Edward Perrott
- Birth name: Edward Simcocks Perrott
- Date of birth: 16 September 1851
- Place of birth: Bronhyddron, Oswestry, Shropshire, England
- Date of death: 22 April 1915 (aged 63)
- Place of death: Llansantffraid
- School: Cheltenham College

Rugby union career
- Position(s): Forward

Amateur team(s)
- Years: Team / Apps / (Points)
- -: Old Cheltonians /  / ()

International career
- Years: Team / Apps / (Points)
- 1875: England / 1

= Edward Perrott =

England international rugby union player

Edward Perrott (1851–1915) was a rugby union international who represented England in 1875.

==Early life==
Perrott was born on 16 September 1851 in Bronhyddron, Oswestry, Shropshire, England, the eldest of the eight children of Robert Simcocks Perrott (1813–1888) and Elizabeth Ann Owen (c. 1823).

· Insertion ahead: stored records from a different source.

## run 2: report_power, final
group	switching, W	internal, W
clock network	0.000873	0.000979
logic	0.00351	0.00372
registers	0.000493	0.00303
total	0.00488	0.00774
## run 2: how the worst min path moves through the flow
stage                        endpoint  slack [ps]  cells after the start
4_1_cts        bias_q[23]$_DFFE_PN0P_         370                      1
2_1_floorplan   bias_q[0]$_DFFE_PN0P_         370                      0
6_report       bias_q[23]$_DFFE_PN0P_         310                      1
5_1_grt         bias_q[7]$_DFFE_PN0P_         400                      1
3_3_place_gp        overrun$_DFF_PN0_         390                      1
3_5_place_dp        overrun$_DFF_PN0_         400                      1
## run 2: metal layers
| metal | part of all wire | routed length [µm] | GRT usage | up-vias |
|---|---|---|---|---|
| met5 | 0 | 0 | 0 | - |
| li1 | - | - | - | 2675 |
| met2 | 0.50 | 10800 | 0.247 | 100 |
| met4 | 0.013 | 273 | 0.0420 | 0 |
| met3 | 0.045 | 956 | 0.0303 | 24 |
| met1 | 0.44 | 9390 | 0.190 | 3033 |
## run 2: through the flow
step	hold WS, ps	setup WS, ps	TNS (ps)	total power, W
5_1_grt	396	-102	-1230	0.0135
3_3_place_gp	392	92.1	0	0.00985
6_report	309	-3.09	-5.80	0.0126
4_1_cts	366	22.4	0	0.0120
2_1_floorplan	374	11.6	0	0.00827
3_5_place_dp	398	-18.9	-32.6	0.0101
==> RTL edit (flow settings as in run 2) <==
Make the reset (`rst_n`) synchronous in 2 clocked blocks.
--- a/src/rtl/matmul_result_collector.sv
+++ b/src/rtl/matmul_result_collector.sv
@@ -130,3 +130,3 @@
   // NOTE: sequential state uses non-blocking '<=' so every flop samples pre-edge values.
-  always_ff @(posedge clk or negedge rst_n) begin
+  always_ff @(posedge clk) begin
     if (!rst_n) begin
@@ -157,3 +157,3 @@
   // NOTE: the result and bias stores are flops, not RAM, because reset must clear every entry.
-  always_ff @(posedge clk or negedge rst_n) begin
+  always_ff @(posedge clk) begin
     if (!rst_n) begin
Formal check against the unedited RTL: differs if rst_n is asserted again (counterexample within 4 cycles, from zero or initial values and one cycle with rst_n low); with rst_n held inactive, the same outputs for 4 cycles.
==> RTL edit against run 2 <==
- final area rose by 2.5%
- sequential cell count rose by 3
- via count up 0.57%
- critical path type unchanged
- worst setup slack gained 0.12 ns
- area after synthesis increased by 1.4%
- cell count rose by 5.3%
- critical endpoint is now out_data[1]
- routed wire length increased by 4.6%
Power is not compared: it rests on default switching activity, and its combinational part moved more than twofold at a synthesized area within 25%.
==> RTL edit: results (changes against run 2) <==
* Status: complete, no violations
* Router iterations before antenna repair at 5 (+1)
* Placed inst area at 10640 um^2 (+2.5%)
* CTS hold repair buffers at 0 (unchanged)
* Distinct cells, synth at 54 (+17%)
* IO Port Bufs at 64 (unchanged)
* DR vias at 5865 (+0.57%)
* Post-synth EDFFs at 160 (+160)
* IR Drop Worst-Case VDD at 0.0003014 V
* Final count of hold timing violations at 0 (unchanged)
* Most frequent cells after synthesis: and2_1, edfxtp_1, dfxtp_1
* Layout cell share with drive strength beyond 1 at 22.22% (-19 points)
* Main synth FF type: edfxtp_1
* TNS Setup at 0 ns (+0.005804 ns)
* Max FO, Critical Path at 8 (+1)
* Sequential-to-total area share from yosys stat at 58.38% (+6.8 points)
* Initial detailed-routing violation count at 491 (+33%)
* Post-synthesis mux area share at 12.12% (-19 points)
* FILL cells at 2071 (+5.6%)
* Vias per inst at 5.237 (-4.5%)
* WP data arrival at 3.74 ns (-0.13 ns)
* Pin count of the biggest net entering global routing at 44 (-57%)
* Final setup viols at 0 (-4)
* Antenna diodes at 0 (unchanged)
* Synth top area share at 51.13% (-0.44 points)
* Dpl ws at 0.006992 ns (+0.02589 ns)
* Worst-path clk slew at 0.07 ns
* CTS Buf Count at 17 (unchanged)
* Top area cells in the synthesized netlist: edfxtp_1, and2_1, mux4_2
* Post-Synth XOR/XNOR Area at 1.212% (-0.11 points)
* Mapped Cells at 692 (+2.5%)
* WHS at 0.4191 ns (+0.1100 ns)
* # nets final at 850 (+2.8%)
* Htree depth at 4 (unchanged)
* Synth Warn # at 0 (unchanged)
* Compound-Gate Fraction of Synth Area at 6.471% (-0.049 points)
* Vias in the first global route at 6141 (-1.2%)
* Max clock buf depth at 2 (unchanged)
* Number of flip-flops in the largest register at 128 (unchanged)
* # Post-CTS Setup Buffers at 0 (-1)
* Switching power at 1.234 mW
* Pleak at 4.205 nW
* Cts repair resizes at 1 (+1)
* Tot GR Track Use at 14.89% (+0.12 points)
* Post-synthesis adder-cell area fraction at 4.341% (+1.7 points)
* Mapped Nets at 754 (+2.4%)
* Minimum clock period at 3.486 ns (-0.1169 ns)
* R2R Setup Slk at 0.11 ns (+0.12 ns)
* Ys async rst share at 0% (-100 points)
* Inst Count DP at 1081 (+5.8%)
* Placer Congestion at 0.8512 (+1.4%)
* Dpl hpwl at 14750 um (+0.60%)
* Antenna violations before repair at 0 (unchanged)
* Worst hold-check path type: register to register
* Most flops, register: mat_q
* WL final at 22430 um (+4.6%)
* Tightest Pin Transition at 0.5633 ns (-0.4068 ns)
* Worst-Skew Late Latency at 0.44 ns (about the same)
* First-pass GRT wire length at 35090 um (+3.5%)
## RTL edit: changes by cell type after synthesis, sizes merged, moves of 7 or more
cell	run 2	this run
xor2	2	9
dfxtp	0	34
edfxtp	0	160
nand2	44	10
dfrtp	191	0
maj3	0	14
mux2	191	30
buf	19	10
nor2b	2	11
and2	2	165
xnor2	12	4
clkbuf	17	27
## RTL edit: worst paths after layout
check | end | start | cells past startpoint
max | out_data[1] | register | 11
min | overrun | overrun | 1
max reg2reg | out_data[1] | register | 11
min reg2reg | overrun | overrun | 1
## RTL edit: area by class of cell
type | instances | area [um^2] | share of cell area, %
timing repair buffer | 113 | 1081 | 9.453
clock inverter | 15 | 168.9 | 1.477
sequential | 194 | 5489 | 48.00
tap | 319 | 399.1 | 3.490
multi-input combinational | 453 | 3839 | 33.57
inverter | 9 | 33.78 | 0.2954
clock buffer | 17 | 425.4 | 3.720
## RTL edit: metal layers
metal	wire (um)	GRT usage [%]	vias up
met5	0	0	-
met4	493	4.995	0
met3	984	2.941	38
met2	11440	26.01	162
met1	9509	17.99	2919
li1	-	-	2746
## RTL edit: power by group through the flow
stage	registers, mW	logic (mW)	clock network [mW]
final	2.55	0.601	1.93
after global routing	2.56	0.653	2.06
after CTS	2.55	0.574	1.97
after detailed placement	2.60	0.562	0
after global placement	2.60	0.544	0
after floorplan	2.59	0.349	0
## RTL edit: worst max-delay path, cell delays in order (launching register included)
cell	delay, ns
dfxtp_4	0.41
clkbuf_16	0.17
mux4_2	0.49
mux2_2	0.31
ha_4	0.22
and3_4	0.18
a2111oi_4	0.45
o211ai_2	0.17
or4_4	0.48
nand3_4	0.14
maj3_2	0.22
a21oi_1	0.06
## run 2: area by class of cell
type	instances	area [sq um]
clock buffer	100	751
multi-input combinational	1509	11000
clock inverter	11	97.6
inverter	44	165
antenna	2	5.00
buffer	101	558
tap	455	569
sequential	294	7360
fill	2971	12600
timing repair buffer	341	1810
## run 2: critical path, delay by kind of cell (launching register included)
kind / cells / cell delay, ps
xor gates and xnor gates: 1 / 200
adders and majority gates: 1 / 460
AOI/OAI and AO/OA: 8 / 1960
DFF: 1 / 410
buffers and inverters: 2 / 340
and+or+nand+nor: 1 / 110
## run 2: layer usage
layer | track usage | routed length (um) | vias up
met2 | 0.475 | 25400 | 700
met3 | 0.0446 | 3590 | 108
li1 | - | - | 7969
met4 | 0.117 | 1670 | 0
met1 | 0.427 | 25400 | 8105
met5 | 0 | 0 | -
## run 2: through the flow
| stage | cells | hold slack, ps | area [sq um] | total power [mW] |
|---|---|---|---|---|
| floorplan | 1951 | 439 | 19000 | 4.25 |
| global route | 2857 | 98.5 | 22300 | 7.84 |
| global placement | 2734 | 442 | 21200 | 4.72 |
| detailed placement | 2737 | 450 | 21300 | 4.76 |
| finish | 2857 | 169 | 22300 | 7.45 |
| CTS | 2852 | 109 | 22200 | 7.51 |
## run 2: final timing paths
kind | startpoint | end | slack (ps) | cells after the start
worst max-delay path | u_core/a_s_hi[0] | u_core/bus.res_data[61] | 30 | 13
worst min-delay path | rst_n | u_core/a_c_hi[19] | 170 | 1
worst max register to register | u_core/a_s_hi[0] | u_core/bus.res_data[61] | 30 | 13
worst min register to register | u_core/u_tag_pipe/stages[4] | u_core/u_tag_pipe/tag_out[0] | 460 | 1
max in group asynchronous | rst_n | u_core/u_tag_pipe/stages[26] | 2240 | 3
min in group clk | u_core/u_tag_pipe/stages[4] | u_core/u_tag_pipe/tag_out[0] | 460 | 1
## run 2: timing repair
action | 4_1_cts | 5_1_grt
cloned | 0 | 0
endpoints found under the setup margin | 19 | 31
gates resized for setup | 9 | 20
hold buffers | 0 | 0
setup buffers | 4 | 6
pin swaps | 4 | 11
`src/rtl/seg7_display_ctrl_pkg.sv`:
```
// Shared definitions for the 7-segment display controller.
//   reg_sel_e : register select decoded from bus_addr_i[3:2]
//   SEG_BLANK : segment pattern with every segment (and dp) off
//   CTRL_MASK : CTRL bits that are stored; all others read back as 0
package seg7_display_ctrl_pkg;

  typedef enum logic [1:0] {
    REG_DATA = 2'b00,
    REG_CTRL = 2'b01,
    REG_LED  = 2'b10,
    REG_NONE = 2'b11
  } reg_sel_e;

  localparam logic [7:0]  SEG_BLANK = 8'hFF;
  localparam logic [31:0] CTRL_MASK = 32'h00FF_FF01;

endpackage

```
`src/rtl/seg7_hex_decode.sv`:
```
// Combinational hex nibble to 7-segment decoder, active-low, bit order g..a.
//   nibble : 4-bit hex value
//   seg    : 7-bit segment pattern, 0 = segment lit
module seg7_hex_decode
  import seg7_display_ctrl_pkg::*;
(
  input  logic [3:0] nibble,
  output logic [6:0] seg
);

  always_comb begin
    seg = '1;
    case (nibble)
      4'h0: seg = 7'h40;
      4'h1: seg = 7'h79;
      4'h2: seg = 7'h24;
      4'h3: seg = 7'h30;
      4'h4: seg = 7'h19;
      4'h5: seg = 7'h12;
      4'h6: seg = 7'h02;
      4'h7: seg = 7'h78;
      4'h8: seg = 7'h00;
      4'h9: seg = 7'h10;
      4'hA: seg = 7'h08;
      4'hB: seg = 7'h03;
      4'hC: seg = 7'h46;
      4'hD: seg = 7'h21;
      4'hE: seg = 7'h06;
      4'hF: seg = 7'h0E;
      default: seg = '1;
    endcase
  end

endmodule

```
`src/rtl/seg7_display_ctrl.sv`:
```
// Memory-mapped 7-segment display / LED output peripheral.
// Registers (word offsets): 0x0 DATA, 0x4 CTRL ([0] enable, [15:8] dp mask,
// [23:16] digit-enable mask), 0x8 LED[15:0], 0xC unmapped.
//   clk, rst    : clock, asynchronous active-high reset
//   bus_ce_i    : transaction select, one transaction per cycle held
//   bus_we_i    : 1 = write, 0 = read
//   bus_addr_i  : byte address, [3:2] picks the register
//   bus_data_i  : write data
//   bus_data_o  : read data, valid with bus_ack_o, else 0
//   bus_ack_o   : one-cycle acknowledge per transaction
//   seg_o       : active-low segments, [7] = dp, [6:0] = g..a
//   an_o        : active-low digit anodes, at most one low
//   led_o       : LED register
module seg7_display_ctrl
  import seg7_display_ctrl_pkg::*;
#(
  parameter int unsigned NUM_DIGITS = 8,
  parameter int unsigned SCAN_DIV   = 50000
) (
  input  logic                  clk,
  input  logic                  rst,
  input  logic                  bus_ce_i,
  input  logic                  bus_we_i,
  input  logic [3:0]            bus_addr_i,
  input  logic [31:0]           bus_data_i,
  output logic [31:0]           bus_data_o,
  output logic                  bus_ack_o,
  output logic [7:0]            seg_o,
  output logic [NUM_DIGITS-1:0] an_o,
  output logic [15:0]           led_o
);

  localparam int unsigned IDX_W = (NUM_DIGITS > 1) ? $clog2(NUM_DIGITS) : 1;
  localparam int unsigned PS_W  = $clog2(SCAN_DIV);

  logic [31:0]           data_q;
  logic [31:0]           ctrl_q;
  logic [15:0]           led_q;
  logic [PS_W-1:0]       presc_q;
  logic [IDX_W-1:0]      idx_q;

  reg_sel_e              sel;
  logic [31:0]           rd_data;
  logic [3:0]            nibble;
  logic [6:0]            hex_seg;
  logic                  lit;
  logic [7:0]            seg_n;
  logic [NUM_DIGITS-1:0] an_n;
  logic                  addr_unused;

  // Byte lanes within a word are not decoded.
  assign addr_unused = ^bus_addr_i[1:0];
  assign sel         = reg_sel_e'(bus_addr_i[3:2]);

  always_comb begin
    rd_data = '0;
    case (sel)
      REG_DATA: rd_data = data_q;
      REG_CTRL: rd_data = ctrl_q;
      REG_LED:  rd_data = {16'h0000, led_q};
      default:  rd_data = '0;
    endcase
  end

  // Register file and bus handshake
  always_ff @(posedge clk or posedge rst) begin
    if (rst) begin
      data_q     <= '0;
      ctrl_q     <= '0;
      led_q      <= '0;
      bus_ack_o  <= 1'b0;
      bus_data_o <= '0;
    end else begin
      bus_ack_o  <= bus_ce_i;
      bus_data_o <= (bus_ce_i && !bus_we_i) ? rd_data : '0;
      if (bus_ce_i && bus_we_i) begin
        case (sel)
          REG_DATA: data_q <= bus_data_i;
          REG_CTRL: ctrl_q <= bus_data_i & CTRL_MASK;
          REG_LED:  led_q  <= bus_data_i[15:0];
          default:  ;
        endcase
      end
    end
  end

  // Scan prescaler and digit index; free-running regardless of enable
  always_ff @(posedge clk or posedge rst) begin
    if (rst) begin
      presc_q <= '0;
      idx_q   <= '0;
    end else if (presc_q == PS_W'(SCAN_DIV - 1)) begin
      presc_q <= '0;
      idx_q   <= (idx_q == IDX_W'(NUM_DIGITS - 1)) ? '0 : idx_q + 1'b1;
    end else begin
      presc_q <= presc_q + 1'b1;
    end
  end

  assign nibble = 4'(data_q >> {idx_q, 2'b00});

  seg7_hex_decode u_hex_decode (
    .nibble (nibble),
    .seg    (hex_seg)
  );

  always_comb begin
    lit   = ctrl_q[0] && ctrl_q[16 + 32'(idx_q)];
    seg_n = SEG_BLANK;
    an_n  = '1;
    if (lit) begin
      seg_n       = {~ctrl_q[8 + 32'(idx_q)], hex_seg};
      an_n[idx_q] = 1'b0;
    end
  end

  // Registered outputs: the whole pattern is taken from one state snapshot,
  // so a mid-scan DATA write never shows a torn digit.
  always_ff @(posedge clk or posedge rst) begin
    if (rst) begin
      seg_o <= SEG_BLANK;
      an_o  <= '1;
    end else begin
      seg_o <= seg_n;
      an_o  <= an_n;
    end
  end

  assign led_o = led_q;

endmodule

```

His father had been born in Llansaintffraid, Montgomeryshire, Wales and in 1865 was the High Sheriff of Montgomeryshire. His maternal grandfather was a clergyman and had been the Rector of Penmorfa and also of Llaneddwyn. He attended Cheltenham College.

==Rugby union career==
Perrott played rugby at Cheltenham College and went on to represent the old boys side, Old Cheltonians, as an adult. It was from this team that he was selected to play for England, and he made his international debut and only appearance for England on 15 February 1875 in the match against England at The Oval, which England won.